#### WORK TASK:
Scan the records below for the string "posedge" and return every line where it appears.

#### SUPPLIED RECORDS:
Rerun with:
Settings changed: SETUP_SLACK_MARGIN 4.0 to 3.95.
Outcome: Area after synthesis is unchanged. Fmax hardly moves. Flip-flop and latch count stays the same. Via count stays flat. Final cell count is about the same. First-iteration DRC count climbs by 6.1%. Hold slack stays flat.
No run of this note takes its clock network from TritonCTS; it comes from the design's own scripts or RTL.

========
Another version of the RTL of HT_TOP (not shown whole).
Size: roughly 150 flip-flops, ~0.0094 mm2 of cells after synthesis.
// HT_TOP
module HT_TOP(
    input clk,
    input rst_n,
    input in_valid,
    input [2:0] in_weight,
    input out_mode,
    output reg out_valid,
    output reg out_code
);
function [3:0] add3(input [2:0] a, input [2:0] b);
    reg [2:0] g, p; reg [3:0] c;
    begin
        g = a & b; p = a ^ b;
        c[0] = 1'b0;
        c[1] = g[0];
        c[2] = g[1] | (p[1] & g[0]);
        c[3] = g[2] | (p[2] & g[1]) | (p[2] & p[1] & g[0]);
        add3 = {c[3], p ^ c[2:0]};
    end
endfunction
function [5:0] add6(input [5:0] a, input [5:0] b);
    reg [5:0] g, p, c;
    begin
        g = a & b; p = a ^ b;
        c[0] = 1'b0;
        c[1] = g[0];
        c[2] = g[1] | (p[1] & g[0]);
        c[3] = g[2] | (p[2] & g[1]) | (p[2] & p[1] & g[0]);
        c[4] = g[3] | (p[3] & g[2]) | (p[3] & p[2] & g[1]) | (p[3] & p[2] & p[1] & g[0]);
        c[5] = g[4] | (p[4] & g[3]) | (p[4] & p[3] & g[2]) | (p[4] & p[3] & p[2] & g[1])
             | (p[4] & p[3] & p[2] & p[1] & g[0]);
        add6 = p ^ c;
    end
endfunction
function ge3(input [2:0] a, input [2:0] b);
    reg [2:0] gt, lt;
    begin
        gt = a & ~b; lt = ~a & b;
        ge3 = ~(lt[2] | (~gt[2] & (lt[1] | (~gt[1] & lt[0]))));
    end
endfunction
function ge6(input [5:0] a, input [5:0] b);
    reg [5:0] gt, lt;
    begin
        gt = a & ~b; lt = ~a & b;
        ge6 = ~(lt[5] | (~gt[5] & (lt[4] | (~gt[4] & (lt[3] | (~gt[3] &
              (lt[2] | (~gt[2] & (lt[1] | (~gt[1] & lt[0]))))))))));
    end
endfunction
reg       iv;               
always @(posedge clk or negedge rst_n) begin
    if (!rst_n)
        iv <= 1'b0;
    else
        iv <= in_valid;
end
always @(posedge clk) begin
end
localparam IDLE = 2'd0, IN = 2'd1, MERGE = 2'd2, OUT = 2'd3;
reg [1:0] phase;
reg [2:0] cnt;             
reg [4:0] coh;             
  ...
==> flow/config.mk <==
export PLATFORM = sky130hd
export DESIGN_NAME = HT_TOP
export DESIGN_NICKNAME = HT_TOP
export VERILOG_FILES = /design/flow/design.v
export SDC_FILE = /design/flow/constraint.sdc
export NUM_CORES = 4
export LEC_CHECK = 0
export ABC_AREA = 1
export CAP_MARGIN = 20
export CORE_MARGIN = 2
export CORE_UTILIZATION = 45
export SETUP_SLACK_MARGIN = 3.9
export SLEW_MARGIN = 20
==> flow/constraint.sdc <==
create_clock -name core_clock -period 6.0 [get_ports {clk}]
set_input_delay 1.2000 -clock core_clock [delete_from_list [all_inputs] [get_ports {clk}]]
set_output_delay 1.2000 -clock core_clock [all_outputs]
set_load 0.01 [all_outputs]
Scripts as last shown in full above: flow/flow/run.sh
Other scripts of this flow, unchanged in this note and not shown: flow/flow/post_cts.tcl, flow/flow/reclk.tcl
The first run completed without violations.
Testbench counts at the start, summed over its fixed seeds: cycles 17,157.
This design comes from an exercise in tuning for a short achievable clock period and few clock cycles on the open sky130 flow, not from production work.
Function was checked by simulation only, so behaviour that the tests miss may differ from the original.
Power figures rest on the tool's default switching activity, not on a simulated workload.

==> flow/design.v, too long to show whole: its modules and the start of the top module <==
// module mul_stA: 1334 lines
// module mul_stB: 383 lines
// module CHIP: 188 lines
// module rf_read: 7 lines
// module jal_add: 12 lines
// module pc_pick: 6 lines
// module mul_ops: 8 lines
// module mul_add: 5 lines
// module add32: 6 lines
// module addsub32: 6 lines
// module ex_stage: 40 lines
module CHIP(clk,
            rst_n,
            mem_wen_D,
            mem_addr_D,
            mem_wdata_D,
            mem_rdata_D,
            mem_addr_I,
            mem_rdata_I);
  // ...
==> flow/flow/run.sh <==
#!/bin/bash
# The standard ORFS layout (standard.sh) with these changes:
#  - synthesis leaves adders to ABC instead of mapping full/half-adder cells first
#    (ADDER_MAP_FILE empty); registers, names and the synthesis script are unchanged;
#  - port buffers are plain buffers (buf_4) rather than the delay cell buffer_ports picks.
# The SDC and every other step are the standard ones. Each make target logs to its own file.
set -euo pipefail
EXTRA='SETUP_SLACK_MARGIN=6.4 MATCH_CELL_FOOTPRINT=0 "BUFFER_PORTS_ARGS=-buffer_cell sky130_fd_sc_hd__buf_4"'
sed -E "s/\"\\\$\\{@:-finish\\}\"/$EXTRA \"\${@:-finish}\"/" standard.sh > my_standard.sh
grep -q "SETUP_SLACK_MARGIN=6.4 MATCH_CELL_FOOTPRINT=0" my_standard.sh
sed -E "s/\"\\\$\\{@:-finish\\}\"/ADDER_MAP_FILE= \"\${@:-finish}\"/" standard.sh > synth_standard.sh
grep -q "ADDER_MAP_FILE= " synth_standard.sh
bash synth_standard.sh synth > log_synth.txt 2>&1
for t in floorplan place cts route finish; do
  bash my_standard.sh $t > log_$t.txt 2>&1
done
==> flow/standard.sh <==
#!/bin/bash
# synth_recipe.tcl (not shown) runs the flow's synth.tcl, then flattens the netlist and writes it again
# the make line also repeats each setting of config.mk as NAME=value (left out here)
make -C /OpenROAD-flow-scripts/flow DESIGN_CONFIG=/design/flow/config.mk WORK_HOME=/design/flow/orfs CLKGATE_MAP_FILE= SYNTH_SCRIPT=/design/flow/synth_recipe.tcl "${@:-finish}"
==> flow/config.mk <==
export PLATFORM = sky130hd
export DESIGN_NAME = CHIP
export DESIGN_NICKNAME = CHIP
export VERILOG_FILES = /design/flow/design.v
export SDC_FILE = /design/flow/constraint.sdc
export NUM_CORES = 4
export LEC_CHECK = 0
export CAP_MARGIN = 30
export CORE_MARGIN = 2
export CORE_UTILIZATION = 45
export PLACE_DENSITY = 0.6
export SLEW_MARGIN = 20
export SYNTH_HIERARCHICAL = 1
==> flow/constraint.sdc <==
create_clock -name core_clock -period 10.0 [get_ports {clk}]
set_input_delay 2.0000 -clock core_clock [delete_from_list [all_inputs] [get_ports {clk}]]
set_output_delay 2.0000 -clock core_clock [all_outputs]
set_load 0.01 [all_outputs]
From an optimization exercise on the open Yosys and OpenROAD flow, aimed at small area, a short achievable clock period and few clock cycles; shortcuts taken in it are not production practice. In this exercise RTL edits were held to simulation tests only and were not proved equivalent to the original.

==> inputs of 01-02 <==
Design IMC, start of the top module:
module IMC(
    clk,
    rst_n,
    IN_VALID,
    IN,
    OUT_VALID,
    OUT
    );
Settings: LEC_CHECK=0, CAP_MARGIN=70, CORE_MARGIN=2, CORE_UTILIZATION=40, SLEW_MARGIN=70; clock period 33.0 ns.
standard.sh (not shown) runs the stock make flow with config.mk's settings and CLKGATE_MAP_FILE= SYNTH_SCRIPT=/design/flow/synth_recipe.tcl, a recipe that flattens the netlist after the stock synthesis.
==> flow/flow/run.sh <==
#!/bin/bash
# Layout flow: the standard synthesis, then the combinational logic between
# the (unchanged) flip-flops is mapped again by ABC for area; the rest is the
# standard ORFS layout, with the port buffers made of buf_2 cells.
set -euo pipefail
HERE=$(pwd)
F=$HERE/flow
LIB=$FLOW_HOME/platforms/sky130hd/lib/sky130_fd_sc_hd__tt_025C_1v80.lib
RES=$HERE/orfs/results/sky130hd/IMC/base
YOSYS=$FLOW_HOME/../tools/install/yosys/bin/yosys
[[ -x $YOSYS ]] || YOSYS=yosys

# 1. standard synthesis
bash standard.sh synth > synth.log 2>&1

# 2. re-map the combinational logic
cp $RES/1_2_yosys.v $HERE/standard_netlist.v
{
  echo "read_liberty -ignore_miss_func $LIB"
  echo "blackbox $(tr '\n' ' ' < $F/seq_cells.txt)"
  echo "read_verilog $HERE/standard_netlist.v"
  echo "hierarchy -top $FLOW_TOP"
  echo "flatten"
  echo "hierarchy -top $FLOW_TOP"
  echo "opt -purge"
  echo "abc -liberty $LIB -script $F/area.abc $(sed 's/^/-dont_use /' $F/dont_use.txt | tr '\n' ' ')"
  echo "opt_clean -purge"
  echo "hilomap -singleton -hicell sky130_fd_sc_hd__conb_1 HI -locell sky130_fd_sc_hd__conb_1 LO"
  echo "splitnets"
  echo "opt_clean -purge"
  echo "stat -liberty $LIB"
  echo "write_verilog -noattr -noexpr -nohex -nodec $HERE/resynth.v"
} > $HERE/resynth.ys
$YOSYS -s $HERE/resynth.ys > resynth.log 2>&1
cp $HERE/resynth.v $RES/1_2_yosys.v
rm -f $RES/1_synth.odb $RES/1_synth.sdc
touch $RES/1_2_yosys.v

# 3. the standard layout from the new netlist
bash standard.sh BUFFER_PORTS_ARGS="-buffer_cell sky130_fd_sc_hd__buf_2" finish > layout.log 2>&1
==> flow/flow/area.abc <==
strash
dc2
dch -f
amap
Other scripts of this flow, unchanged in this note and not shown: flow/flow/dont_use.txt, flow/flow/seq_cells.txt
==> inputs of 09-23, as changes to 01-02 <==
==> flow/flow/area.abc (replaced) <==
strash
&get -n
&deepsyn -J 50
&put
dch -f
amap
topo
buffer -c
upsize -D 4500
dnsize -D 4500
CAP_MARGIN = 20   (was 70)
SLEW_MARGIN = 20   (was 70)
==> inputs of 09-05, as changes to 01-02 <==
CAP_MARGIN = 20   (was 70)
SLEW_MARGIN = 20   (was 70)
==> impl_metrics.toml <==
[sta]
min_period_ns = 7.34

[final_layout]
areaGrowthSynthToFinish_pct = 9.19
inverters = 77
clk_share_pct = 2.06

[global_route]
grt_max_degree = 20

[die]
die_w_um = 105

[outcome]
status = "no timing/DRC/antenna violations"

[min_path]
whs_endpoint = "p2[2]$_DFF_P_"

[placed_design]
hpwl_um = 10500
-- figures above: 09-23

#### RESPONSE AREA:
always @(posedge clk or negedge rst_n) begin
always @(posedge clk) begin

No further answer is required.